In Gaussian continuous reward environments, Wang et al [1] omitted OpAL* as a comparison, suggesting that it was not defined in this case. But while Jaskir & Frank (2023) [3] focused on binomial settings, it is simple to apply OpAL to the Gaussian setting considered in [1], where outcome distributions overlap for the best and worst options. Here, OpAL actors can still learn from continuous RPEs to prefer those actions that consistently yield the best outcomes on average. Indeed, we found that OpAL* performance exceeded that of the other models for the contingencies considered by [1] (Fig 2 left). To explore whether this conclusion held for other Gaussian distributions with varying means, we simulated performance for both models (using the same parameters that had been optimized for the above setting). Excellent OpAL* performance was still observed for higher and lower mean reward values (Fig 2) [Note though that a condition for good performance is that critic values should be initialized within the range of the reward statistics for these options (e.g., V(0) = 0.75 for mu = 0.8 vs 0.7), allowing G/N weights to favor actions that produce consistently RPEs that are largely consistent in sign over the course of learning. For fair comparison, this initialization was also provided to Wang et al’s neural model initial Q values, which also helped its performance. Moreover, a nearly equivalent implementation would be to allow the agent to sample a few actions and initialize allow the critic to the mean outcome; alternatively, the agent could simply be forced to select each option once before using its policy (like UCB).].

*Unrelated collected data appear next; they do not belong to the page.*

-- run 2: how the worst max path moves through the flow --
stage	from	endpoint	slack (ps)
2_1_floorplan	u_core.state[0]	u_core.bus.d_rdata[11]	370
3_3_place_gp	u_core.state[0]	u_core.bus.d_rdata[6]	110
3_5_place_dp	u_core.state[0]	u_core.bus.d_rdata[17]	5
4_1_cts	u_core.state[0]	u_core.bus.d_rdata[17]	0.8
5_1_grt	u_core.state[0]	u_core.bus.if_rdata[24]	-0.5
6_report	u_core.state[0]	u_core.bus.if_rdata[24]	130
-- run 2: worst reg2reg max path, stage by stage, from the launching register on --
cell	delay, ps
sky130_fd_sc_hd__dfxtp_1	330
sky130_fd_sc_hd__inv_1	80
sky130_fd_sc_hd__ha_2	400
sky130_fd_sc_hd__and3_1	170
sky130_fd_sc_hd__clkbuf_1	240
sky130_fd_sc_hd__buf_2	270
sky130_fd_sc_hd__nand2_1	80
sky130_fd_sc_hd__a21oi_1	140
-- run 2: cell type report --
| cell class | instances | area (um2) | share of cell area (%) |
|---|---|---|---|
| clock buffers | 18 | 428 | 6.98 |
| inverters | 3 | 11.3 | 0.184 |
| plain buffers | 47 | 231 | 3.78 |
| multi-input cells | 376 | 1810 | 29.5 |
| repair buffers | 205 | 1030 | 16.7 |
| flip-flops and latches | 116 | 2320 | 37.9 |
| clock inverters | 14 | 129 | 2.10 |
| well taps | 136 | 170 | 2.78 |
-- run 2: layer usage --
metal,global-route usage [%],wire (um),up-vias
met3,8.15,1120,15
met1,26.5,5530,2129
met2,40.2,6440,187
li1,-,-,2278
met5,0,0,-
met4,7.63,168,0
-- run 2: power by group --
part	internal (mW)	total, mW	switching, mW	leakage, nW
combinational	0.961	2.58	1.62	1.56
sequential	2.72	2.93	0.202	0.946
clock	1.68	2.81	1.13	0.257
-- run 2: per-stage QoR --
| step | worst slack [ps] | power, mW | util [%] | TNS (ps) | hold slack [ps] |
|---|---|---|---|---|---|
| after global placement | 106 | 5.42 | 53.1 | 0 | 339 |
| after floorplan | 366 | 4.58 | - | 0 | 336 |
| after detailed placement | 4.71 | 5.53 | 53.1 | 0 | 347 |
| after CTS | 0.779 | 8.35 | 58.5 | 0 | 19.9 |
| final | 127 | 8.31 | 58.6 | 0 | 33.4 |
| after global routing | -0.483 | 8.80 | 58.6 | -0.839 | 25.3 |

How does OpAL* succeed in these Gaussian settings despite substantial overlap in distribution between options? As described by Jaskir & Frank (2023) [3], its opponent actors show enhanced sensitivity to the consistency (in sign) of the history of positive and negative RPEs, respectively, for each action. For Gaussian outcomes, the G actors emphasize differences in the upper tails of the outcome distributions, while N actors emphasize differences in the lower tails (again due to efficient coding). In combination, these actors can expediently optimize performance. We confirmed that OpAL* performance was facilitated by its opponent actors; indeed, using only the G actor for example largely eliminated the OpAL* advantage.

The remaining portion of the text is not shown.